Taraflar arasında görülen davada;
Davacı Hazine, 345 parsel sayılı taşınmazın 219,52 m²’lik kısmının kıyı kenar çizgisi içinde kaldığını ileri sürerek, kıyı kenar çizgisi içerisinde kalan bu kısmın tapu kaydının iptali ile terkini isteğinde bulunmuştur.
Davalı, davanın reddini savunmuştur.
Davanın reddine ilişkin olarak verilen karar, Dairece; “… yapılan uygulama neticesinde dava tarihinde davacı Hazinenin davasında haklı olduğu gözetilerek yargılama giderleri ve bu giderlerden sayılan avukatlık ücretinden ve maktu harçtan davalı tarafın sorumlu tutulması gerekirken yazılı olduğu şekilde karar verilmiş olması isabetsizdir..” gerekçesiyle bozulması üzerine, mahkemece bozmaya uyularak davanın reddine karar verilmiştir.
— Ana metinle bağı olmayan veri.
<file path="config.mk">
export PLATFORM = sky130hd
export DESIGN_NAME = cfa_flags_acc
export DESIGN_NICKNAME = d
export VERILOG_FILES = /design/src/rtl/cfa_pkg.sv /design/src/rtl/cfa_flags_acc.sv
export SDC_FILE = /design/constraint.sdc
export NUM_CORES = 1
export LEC_CHECK = 0
export ABC_AREA = 0
export BUFFER_PORTS_ARGS = -buffer_cell sky130_fd_sc_hd__buf_2
export CAP_MARGIN = 25
export CORE_MARGIN = 2
export CORE_UTILIZATION = 45
export CTS_BUF_LIST = sky130_fd_sc_hd__clkbuf_8
export DETAILED_ROUTE_END_ITERATION = 8
export PLACE_DENSITY = 0.88
export SLEW_MARGIN = 5
export SYNTH_ARGS = -nofsm -noshare
export SYNTH_HDL_FRONTEND = slang
export SYNTH_SLANG_ARGS = --single-unit
</file>
<file path="constraint.sdc">
create_clock -name clk_in -period 1.7 [get_ports clk_in]
set_input_delay 0.34 -clock clk_in [delete_from_list [all_inputs] [get_ports clk_in]]
set_output_delay 0.34 -clock clk_in [all_outputs]
set_load 0.005 [all_outputs]
</file>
Karar, davacı Hazine vekili tarafından süresinde temyiz edilmiş olmakla; Tetkik Hakimi raporu okundu. Düşüncesi alındı. Dosya incelendi. Gereği görüşülüp, düşünüldü. Dava; 3621 sayılı Kıyı Yasası’ndan kaynaklanan tapu iptali ve taşınmazın sicil kaydının kütükten terkini isteğine ilişkin olup yerel mahkemenin önceki kararı ile 14.03.2009 tarihinde yürürlüğe giren ve kesin hüküm halini almamış eldeki davalara da uygulanması öngörülen 3402 sayılı Kadastro Yasası’nın 12/3 maddesi hükmüne bazı ilave hükümler getiren 5841 sayılı Yasa düzenlemeleri gözetilmek suretiyle davanın hak düşürücü süreden reddine ilişkin yerel mahkeme kararı benimsenmiş ve bu yönü itibariyle önceki karar kesinleşmiş ancak her davanın açıldığı tarihteki koşullara tabi olacağı ilkesi gözetilmek suretiyle yargılama giderleri ve 1957 tarih, 6/17 sayılı İçtihadı Birleştirme Kararı uyarınca bu giderlerden sayılan avukatlık ücreti bakımından karar bozulmuş, mahkemece bozmaya uyularak davalı tarafın yargılama giderlerinden sorumlu tutulmasına karar verilmiştir.
Gerçekten de bozma kararına uyulmuş olmakla tarafları yararına usulü kazanılmış hak oluştuğuna göre bozma ilamında değinilen hususlar gözetilerek gerekli karar ittihazı zorunlu hale gelir. Mahkemece de bu husus benimsenerek yazılı olduğu üzere hüküm kurulmuş ise de 19.01.2011 tarihinde yürürlüğe giren ve 3402 sayılı Kadastro Yasası’nın 36. maddesi (36/A md. ) hükmüne ilave edilen 16. maddesi hükmünde kadastroya dayalı işlemlerden dolayı açılacak davalar neticesinde davalı taraf davayı kaybetse dahi yargılama giderlerinden ve bu giderlerden sayılan avukatlık ücretinden sorumlu tutulamayacağı hükmü öngörülmüş, 17. maddesi ile de anılan hükmün uygulanma zamanı infaz aşamasına kadar uzatılmıştır.
Hemen belirtilmelidir ki; yürürlüğe giren Yasa hükmünün geçmişe şamil olarak uygulanması öngörüldüğünde anılan bu husus kazanılmış hakkın istisnasını teşkil eder. Nitekim anılan 6099 sayılı Yasanın eldeki davalara da uygulaması gerektiği gözetildiğinde somut olayda hazine yararına usulen kazanılmış bir haktan sözetme olanağı yoktur. Esasen kararın davalı tarafından temyiz edilmemiş olması da neticeye etkili değildir.
Hal böyle olunca; 6099 sayılı Yasa hükümleri gözetilmek suretiyle bir değerlendirme yapılarak yargılama giderleri ve avukatlık ücreti konusunda bir karar verilmek üzere hüküm bozulmalıdır.
Davacı hazinenin temyiz itirazları yerindedir. Kabulüyle hükmün açıklanan nedenlerden ötürü HUMK."nun 428.maddesi gereğince BOZULMASINA, 07.02.2011 tarihinde oybirliğiyle karar verildi.